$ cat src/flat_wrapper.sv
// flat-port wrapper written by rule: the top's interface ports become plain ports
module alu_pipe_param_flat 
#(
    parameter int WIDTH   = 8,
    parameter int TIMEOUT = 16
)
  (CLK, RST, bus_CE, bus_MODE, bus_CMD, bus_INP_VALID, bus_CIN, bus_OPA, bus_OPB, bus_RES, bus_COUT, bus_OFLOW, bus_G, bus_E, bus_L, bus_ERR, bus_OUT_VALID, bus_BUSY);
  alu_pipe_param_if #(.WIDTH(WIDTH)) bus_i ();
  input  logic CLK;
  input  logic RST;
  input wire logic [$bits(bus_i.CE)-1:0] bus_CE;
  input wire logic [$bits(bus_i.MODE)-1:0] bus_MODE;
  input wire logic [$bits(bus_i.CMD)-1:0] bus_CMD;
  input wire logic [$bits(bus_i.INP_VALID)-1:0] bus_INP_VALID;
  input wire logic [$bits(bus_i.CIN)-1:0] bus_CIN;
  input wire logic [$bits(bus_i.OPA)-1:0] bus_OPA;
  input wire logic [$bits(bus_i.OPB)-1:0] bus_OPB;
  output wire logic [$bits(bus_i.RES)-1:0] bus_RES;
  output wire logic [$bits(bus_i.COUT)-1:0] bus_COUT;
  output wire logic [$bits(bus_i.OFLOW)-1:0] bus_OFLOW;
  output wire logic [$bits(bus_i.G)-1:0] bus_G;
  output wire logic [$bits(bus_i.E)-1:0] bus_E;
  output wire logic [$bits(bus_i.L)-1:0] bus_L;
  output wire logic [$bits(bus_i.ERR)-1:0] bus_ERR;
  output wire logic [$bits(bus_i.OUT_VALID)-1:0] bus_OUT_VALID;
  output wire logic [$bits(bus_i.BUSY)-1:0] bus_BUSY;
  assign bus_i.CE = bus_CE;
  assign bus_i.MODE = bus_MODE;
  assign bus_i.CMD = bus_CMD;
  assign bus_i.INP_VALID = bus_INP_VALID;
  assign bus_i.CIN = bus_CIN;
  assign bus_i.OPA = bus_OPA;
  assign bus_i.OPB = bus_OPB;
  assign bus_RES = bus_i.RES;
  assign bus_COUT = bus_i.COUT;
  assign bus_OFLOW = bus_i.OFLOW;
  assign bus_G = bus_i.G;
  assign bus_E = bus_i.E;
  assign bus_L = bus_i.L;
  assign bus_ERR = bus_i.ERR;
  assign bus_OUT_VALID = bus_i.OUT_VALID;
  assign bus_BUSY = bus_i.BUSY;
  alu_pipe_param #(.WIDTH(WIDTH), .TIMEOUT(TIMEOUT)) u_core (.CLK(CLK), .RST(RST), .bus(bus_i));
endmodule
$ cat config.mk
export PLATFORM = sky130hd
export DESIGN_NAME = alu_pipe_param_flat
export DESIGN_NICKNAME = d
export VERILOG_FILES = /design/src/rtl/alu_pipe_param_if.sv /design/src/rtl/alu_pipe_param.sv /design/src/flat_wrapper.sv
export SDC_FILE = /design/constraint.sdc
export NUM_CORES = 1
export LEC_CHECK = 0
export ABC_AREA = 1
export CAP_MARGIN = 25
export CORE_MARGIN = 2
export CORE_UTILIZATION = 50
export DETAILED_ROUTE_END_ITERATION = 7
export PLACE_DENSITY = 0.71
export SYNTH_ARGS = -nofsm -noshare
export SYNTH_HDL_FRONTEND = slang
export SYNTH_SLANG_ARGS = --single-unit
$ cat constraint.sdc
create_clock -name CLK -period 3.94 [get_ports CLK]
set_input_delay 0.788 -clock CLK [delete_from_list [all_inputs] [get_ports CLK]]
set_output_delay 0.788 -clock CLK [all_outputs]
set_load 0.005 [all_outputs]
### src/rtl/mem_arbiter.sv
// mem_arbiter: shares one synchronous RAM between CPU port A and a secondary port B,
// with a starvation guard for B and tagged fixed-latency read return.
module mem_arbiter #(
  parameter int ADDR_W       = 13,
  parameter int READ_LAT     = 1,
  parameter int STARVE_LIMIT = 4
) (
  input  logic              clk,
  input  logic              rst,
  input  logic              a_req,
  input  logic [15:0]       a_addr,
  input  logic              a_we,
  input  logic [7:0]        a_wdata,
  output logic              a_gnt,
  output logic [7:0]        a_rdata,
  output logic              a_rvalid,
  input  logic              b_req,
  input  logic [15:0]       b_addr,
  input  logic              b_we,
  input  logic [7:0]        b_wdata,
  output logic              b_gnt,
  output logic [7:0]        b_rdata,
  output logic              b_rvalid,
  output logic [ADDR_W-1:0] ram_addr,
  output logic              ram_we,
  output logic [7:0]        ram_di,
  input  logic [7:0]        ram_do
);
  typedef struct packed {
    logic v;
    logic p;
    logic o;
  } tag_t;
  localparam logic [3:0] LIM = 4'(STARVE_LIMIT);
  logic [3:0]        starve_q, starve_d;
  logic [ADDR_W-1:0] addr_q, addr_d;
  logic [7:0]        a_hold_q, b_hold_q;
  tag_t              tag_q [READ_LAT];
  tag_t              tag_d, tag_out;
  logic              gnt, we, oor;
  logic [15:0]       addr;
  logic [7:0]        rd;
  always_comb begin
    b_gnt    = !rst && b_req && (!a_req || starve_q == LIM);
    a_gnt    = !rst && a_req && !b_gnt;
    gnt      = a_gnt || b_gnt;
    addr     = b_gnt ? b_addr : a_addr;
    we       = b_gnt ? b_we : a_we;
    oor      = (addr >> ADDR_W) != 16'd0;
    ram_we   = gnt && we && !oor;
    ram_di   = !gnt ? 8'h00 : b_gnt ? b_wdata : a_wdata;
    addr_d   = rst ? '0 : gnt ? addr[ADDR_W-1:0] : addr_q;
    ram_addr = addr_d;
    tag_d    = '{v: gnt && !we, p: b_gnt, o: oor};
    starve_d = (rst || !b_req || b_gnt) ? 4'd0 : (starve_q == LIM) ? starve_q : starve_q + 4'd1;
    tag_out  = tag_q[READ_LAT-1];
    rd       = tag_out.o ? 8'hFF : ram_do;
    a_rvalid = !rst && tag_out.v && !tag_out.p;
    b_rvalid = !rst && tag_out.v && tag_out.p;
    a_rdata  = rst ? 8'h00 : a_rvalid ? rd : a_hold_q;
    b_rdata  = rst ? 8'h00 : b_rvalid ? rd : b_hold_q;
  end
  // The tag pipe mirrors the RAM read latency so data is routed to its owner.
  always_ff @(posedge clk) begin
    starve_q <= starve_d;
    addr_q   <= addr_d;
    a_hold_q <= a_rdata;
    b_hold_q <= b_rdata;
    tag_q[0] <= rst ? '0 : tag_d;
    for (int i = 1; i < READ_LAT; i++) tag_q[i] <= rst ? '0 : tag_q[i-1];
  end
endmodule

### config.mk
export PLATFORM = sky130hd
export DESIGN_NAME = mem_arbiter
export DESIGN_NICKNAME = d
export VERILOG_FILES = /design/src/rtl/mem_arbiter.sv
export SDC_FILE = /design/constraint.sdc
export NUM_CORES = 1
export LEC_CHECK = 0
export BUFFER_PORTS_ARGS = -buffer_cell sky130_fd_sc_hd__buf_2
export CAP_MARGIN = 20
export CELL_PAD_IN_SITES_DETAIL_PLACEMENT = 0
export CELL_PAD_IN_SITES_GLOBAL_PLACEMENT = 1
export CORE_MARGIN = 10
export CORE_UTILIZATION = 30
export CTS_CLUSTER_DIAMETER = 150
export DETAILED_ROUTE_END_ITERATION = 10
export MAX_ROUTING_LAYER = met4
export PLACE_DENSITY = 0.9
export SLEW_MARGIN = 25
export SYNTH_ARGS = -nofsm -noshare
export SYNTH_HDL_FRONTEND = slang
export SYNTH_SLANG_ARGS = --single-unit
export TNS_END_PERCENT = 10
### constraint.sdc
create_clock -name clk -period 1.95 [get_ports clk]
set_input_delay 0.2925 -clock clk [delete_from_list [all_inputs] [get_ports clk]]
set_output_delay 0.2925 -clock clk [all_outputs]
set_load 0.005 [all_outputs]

◇ ◇ ◇ ◇ ◇

● **What is expected**: Please give back, exactly as it stands above, the stretch from the line with "assign bus_G = bus_i.G;" through the line with "### src/rtl/mem_arbiter.sv", and no line outside it.

● **Task solution**:
  assign bus_G = bus_i.G;
  assign bus_E = bus_i.E;
  assign bus_L = bus_i.L;
  assign bus_ERR = bus_i.ERR;
  assign bus_OUT_VALID = bus_i.OUT_VALID;
  assign bus_BUSY = bus_i.BUSY;
  alu_pipe_param #(.WIDTH(WIDTH), .TIMEOUT(TIMEOUT)) u_core (.CLK(CLK), .RST(RST), .bus(bus_i));
endmodule
$ cat config.mk
export PLATFORM = sky130hd
export DESIGN_NAME = alu_pipe_param_flat
export DESIGN_NICKNAME = d
export VERILOG_FILES = /design/src/rtl/alu_pipe_param_if.sv /design/src/rtl/alu_pipe_param.sv /design/src/flat_wrapper.sv
export SDC_FILE = /design/constraint.sdc
export NUM_CORES = 1
export LEC_CHECK = 0
export ABC_AREA = 1
export CAP_MARGIN = 25
export CORE_MARGIN = 2
export CORE_UTILIZATION = 50
export DETAILED_ROUTE_END_ITERATION = 7
export PLACE_DENSITY = 0.71
export SYNTH_ARGS = -nofsm -noshare
export SYNTH_HDL_FRONTEND = slang
export SYNTH_SLANG_ARGS = --single-unit
$ cat constraint.sdc
create_clock -name CLK -period 3.94 [get_ports CLK]
set_input_delay 0.788 -clock CLK [delete_from_list [all_inputs] [get_ports CLK]]
set_output_delay 0.788 -clock CLK [all_outputs]
set_load 0.005 [all_outputs]
### src/rtl/mem_arbiter.sv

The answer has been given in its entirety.